Task prompt:
Starting at the line below holding "o21a_1: 9 / 67.6" and stopping at the line holding "simple gates | 81 | 6.79", print every line exactly, both ends included, and leave the rest out.

[Stored dataset items]

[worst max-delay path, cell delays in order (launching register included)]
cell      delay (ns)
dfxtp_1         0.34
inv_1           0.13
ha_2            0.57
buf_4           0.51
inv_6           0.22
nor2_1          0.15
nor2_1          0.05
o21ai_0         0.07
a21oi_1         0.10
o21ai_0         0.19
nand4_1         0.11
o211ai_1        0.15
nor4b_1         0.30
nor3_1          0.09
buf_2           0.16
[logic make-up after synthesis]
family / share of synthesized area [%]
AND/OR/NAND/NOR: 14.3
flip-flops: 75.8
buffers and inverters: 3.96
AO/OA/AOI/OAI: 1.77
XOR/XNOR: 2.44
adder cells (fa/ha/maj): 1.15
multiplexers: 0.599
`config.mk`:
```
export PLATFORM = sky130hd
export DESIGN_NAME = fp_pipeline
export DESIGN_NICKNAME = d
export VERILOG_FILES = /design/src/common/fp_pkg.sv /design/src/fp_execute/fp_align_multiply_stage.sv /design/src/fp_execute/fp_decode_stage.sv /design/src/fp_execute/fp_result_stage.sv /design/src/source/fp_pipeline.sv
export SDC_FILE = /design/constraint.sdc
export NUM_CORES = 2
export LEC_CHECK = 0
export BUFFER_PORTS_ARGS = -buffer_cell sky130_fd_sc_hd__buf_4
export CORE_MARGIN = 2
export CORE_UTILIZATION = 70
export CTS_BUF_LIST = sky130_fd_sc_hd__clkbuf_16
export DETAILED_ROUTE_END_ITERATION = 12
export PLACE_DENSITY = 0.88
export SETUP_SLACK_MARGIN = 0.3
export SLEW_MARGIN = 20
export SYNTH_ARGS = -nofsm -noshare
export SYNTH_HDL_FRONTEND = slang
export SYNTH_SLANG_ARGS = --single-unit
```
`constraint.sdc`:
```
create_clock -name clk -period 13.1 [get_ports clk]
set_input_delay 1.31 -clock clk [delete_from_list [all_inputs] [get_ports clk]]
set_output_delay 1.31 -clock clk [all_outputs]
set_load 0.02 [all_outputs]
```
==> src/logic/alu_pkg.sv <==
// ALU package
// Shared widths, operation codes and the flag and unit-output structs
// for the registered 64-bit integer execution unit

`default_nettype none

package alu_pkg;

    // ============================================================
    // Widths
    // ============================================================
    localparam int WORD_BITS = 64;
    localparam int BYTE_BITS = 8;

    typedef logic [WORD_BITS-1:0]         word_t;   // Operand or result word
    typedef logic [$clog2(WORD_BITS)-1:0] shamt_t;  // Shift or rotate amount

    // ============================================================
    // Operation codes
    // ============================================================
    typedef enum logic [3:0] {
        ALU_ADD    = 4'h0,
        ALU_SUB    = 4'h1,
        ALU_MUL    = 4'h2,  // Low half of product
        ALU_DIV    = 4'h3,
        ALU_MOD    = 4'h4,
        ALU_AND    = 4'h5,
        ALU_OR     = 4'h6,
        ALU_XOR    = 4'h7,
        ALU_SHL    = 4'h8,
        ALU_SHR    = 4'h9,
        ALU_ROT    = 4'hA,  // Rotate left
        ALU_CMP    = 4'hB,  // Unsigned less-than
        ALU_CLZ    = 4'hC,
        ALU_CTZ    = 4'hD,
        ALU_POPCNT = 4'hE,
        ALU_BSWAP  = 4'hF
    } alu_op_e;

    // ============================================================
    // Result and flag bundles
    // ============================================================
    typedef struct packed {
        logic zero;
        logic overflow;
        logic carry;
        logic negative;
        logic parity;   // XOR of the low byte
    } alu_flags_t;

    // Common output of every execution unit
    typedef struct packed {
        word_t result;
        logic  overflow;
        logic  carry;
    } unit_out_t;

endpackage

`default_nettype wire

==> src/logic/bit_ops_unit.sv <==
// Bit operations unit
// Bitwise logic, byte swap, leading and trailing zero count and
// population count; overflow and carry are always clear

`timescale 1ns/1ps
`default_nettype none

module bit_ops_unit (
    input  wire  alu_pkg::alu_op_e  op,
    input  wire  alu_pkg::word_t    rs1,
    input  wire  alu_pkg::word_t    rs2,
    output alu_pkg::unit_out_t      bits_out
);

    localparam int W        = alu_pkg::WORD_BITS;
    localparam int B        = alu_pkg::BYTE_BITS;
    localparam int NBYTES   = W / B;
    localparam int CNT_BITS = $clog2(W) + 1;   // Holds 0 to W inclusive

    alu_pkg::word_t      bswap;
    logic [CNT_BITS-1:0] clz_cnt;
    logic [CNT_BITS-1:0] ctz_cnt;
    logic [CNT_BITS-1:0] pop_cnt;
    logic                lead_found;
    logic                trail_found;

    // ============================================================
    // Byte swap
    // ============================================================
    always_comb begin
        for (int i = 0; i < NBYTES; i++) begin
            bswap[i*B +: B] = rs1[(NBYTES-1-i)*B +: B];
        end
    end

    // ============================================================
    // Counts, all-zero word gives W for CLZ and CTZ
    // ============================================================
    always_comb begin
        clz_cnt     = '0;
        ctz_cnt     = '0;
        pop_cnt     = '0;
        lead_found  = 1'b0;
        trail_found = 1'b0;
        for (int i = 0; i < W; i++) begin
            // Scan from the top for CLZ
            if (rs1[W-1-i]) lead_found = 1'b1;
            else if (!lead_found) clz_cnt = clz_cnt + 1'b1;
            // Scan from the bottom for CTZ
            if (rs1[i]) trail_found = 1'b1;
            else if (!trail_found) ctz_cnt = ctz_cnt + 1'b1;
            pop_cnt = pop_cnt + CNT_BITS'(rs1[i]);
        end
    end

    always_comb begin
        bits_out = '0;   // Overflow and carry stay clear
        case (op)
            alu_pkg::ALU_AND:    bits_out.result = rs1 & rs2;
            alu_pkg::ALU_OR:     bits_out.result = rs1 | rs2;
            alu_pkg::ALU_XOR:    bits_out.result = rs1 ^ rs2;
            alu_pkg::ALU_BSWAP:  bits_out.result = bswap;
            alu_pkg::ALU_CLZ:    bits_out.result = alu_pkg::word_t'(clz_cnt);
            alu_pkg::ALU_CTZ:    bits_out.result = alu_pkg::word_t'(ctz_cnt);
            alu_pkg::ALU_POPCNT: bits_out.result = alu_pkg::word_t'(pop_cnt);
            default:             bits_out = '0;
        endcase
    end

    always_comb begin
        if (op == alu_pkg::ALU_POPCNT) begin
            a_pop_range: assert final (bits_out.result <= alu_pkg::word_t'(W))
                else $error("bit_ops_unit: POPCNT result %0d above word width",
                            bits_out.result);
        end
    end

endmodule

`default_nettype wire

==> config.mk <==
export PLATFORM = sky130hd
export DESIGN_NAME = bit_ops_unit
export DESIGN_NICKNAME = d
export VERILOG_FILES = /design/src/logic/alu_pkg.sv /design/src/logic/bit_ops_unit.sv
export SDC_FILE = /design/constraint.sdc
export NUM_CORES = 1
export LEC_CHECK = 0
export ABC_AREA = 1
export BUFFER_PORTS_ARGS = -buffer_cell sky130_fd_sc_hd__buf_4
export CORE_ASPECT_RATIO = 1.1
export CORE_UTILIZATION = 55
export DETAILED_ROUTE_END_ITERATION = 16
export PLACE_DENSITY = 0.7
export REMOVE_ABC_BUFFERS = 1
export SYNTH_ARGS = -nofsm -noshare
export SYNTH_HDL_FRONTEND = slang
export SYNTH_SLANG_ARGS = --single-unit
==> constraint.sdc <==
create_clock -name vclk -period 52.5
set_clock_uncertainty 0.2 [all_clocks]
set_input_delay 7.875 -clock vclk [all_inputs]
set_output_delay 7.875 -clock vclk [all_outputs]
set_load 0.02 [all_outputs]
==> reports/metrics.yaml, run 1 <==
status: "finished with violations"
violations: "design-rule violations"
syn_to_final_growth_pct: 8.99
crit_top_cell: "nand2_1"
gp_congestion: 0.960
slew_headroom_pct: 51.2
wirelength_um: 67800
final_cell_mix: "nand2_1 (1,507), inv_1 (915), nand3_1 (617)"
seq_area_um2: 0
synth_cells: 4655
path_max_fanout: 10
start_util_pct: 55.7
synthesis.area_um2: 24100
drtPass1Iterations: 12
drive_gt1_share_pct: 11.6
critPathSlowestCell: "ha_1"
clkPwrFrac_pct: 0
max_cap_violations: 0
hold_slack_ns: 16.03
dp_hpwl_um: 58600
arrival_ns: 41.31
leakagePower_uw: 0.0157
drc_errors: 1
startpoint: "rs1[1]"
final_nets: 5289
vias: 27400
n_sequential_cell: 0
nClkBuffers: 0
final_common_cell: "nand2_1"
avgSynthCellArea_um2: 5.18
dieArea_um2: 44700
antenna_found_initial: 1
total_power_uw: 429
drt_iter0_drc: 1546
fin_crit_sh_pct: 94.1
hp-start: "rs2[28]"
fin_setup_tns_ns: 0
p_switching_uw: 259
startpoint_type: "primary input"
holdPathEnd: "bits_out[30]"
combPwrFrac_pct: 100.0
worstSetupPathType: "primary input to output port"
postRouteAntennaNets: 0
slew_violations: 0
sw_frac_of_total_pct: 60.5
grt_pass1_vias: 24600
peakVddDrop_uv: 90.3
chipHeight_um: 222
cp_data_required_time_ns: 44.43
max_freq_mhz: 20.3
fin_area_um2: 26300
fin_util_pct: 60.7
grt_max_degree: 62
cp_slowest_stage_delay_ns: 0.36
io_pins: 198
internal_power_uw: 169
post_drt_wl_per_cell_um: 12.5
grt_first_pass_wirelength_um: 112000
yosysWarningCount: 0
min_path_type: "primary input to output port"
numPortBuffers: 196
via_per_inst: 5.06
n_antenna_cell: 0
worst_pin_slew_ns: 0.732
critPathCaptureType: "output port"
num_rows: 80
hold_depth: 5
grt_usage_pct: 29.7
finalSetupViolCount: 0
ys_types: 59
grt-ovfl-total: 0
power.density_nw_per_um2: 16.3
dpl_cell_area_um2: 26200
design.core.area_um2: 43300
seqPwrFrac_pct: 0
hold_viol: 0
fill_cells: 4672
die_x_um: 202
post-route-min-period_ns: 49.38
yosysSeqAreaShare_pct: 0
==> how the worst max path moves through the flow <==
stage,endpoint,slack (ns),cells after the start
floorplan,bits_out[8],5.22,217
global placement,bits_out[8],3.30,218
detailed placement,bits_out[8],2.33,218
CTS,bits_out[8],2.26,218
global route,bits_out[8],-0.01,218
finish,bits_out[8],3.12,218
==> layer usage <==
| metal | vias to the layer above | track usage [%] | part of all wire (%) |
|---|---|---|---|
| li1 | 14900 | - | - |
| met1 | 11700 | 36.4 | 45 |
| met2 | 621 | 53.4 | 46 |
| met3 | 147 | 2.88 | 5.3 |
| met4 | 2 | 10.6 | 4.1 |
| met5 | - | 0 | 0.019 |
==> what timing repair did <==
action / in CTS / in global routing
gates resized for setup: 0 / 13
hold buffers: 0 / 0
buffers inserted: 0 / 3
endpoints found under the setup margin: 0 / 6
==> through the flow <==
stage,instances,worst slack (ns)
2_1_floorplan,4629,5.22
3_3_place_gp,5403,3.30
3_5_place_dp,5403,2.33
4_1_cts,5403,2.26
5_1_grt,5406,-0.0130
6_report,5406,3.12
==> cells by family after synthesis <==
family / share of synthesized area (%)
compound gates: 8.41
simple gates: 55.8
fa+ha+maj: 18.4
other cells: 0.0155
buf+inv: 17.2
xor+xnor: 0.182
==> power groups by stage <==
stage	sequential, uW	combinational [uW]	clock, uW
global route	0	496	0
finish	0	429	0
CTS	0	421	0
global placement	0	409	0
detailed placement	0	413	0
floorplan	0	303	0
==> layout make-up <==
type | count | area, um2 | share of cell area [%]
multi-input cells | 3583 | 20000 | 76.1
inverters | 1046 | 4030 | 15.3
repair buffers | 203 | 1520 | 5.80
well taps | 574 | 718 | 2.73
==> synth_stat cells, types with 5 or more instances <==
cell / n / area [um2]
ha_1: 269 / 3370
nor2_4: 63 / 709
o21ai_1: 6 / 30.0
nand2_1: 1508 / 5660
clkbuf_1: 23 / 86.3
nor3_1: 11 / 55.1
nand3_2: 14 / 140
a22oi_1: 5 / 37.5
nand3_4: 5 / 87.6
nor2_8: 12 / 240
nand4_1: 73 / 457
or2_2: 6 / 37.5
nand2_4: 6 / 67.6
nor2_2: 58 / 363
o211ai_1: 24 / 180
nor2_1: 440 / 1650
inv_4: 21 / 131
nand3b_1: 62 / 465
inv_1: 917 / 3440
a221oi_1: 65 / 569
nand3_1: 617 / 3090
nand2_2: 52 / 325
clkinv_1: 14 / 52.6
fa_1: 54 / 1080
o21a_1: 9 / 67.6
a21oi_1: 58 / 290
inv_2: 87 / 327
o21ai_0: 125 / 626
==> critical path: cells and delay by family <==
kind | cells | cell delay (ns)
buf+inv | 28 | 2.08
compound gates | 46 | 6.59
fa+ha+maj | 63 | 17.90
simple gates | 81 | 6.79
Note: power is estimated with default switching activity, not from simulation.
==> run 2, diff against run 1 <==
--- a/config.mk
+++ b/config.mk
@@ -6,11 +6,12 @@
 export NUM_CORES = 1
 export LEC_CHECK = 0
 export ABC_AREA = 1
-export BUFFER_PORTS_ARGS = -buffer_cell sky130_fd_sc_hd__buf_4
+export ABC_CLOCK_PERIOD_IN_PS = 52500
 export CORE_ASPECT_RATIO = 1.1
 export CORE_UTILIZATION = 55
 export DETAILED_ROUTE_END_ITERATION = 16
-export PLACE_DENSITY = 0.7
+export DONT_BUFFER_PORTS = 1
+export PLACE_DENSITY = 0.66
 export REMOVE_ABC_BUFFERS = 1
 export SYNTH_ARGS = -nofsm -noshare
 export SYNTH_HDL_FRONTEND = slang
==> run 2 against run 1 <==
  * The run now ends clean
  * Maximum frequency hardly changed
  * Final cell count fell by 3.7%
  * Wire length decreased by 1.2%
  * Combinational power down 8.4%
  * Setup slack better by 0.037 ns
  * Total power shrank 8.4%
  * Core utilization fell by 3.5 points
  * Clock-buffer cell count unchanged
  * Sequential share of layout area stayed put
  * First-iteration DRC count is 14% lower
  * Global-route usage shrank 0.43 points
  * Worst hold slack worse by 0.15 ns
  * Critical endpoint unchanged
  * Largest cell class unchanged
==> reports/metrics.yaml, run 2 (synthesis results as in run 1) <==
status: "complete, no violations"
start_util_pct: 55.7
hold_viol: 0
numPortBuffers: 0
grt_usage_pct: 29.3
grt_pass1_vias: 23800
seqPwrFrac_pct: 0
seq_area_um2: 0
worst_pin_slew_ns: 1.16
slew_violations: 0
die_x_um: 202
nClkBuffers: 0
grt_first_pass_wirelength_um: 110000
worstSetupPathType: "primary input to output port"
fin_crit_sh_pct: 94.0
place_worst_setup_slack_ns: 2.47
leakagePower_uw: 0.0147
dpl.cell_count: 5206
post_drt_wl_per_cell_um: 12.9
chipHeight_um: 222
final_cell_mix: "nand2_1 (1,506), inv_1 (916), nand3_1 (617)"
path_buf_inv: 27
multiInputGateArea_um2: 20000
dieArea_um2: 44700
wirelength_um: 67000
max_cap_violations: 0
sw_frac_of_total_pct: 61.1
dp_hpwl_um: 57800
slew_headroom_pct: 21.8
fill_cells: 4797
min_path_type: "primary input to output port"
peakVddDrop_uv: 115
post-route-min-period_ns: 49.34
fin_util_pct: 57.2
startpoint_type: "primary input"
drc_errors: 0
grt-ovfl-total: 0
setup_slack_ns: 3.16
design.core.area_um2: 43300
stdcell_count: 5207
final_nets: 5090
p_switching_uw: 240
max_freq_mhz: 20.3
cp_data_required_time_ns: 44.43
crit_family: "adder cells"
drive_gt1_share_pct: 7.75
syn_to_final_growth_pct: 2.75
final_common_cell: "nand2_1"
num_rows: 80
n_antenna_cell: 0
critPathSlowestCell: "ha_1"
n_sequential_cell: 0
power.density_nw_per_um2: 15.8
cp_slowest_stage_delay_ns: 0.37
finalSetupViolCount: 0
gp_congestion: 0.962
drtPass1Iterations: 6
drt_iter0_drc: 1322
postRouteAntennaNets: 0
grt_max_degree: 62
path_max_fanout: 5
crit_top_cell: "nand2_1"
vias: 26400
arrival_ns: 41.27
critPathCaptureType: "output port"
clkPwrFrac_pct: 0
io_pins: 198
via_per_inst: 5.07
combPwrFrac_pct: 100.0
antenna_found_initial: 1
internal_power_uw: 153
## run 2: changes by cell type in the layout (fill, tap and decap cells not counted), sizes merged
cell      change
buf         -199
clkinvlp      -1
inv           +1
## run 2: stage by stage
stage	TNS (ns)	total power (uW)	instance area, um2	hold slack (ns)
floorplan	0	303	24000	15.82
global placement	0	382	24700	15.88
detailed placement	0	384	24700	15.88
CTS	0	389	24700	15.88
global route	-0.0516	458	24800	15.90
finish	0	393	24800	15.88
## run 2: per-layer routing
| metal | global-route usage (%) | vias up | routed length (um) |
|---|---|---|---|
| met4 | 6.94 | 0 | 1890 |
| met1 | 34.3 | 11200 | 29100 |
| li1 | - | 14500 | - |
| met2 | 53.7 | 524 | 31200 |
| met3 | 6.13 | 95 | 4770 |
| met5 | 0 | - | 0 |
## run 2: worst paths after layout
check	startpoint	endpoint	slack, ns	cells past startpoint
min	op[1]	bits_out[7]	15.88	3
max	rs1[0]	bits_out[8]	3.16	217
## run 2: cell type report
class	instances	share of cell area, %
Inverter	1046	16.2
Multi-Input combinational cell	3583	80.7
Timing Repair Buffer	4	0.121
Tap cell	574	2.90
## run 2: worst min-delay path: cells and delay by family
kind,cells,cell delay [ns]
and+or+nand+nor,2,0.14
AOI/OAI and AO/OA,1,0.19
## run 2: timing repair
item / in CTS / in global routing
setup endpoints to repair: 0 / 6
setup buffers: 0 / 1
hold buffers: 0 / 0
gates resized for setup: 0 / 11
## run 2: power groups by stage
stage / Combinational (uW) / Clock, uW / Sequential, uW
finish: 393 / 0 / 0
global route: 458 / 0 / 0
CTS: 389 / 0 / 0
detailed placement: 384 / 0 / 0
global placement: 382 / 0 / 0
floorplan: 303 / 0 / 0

Response box:
o21a_1: 9 / 67.6
a21oi_1: 58 / 290
inv_2: 87 / 327
o21ai_0: 125 / 626
==> critical path: cells and delay by family <==
kind | cells | cell delay (ns)
buf+inv | 28 | 2.08
compound gates | 46 | 6.59
fa+ha+maj | 63 | 17.90
simple gates | 81 | 6.79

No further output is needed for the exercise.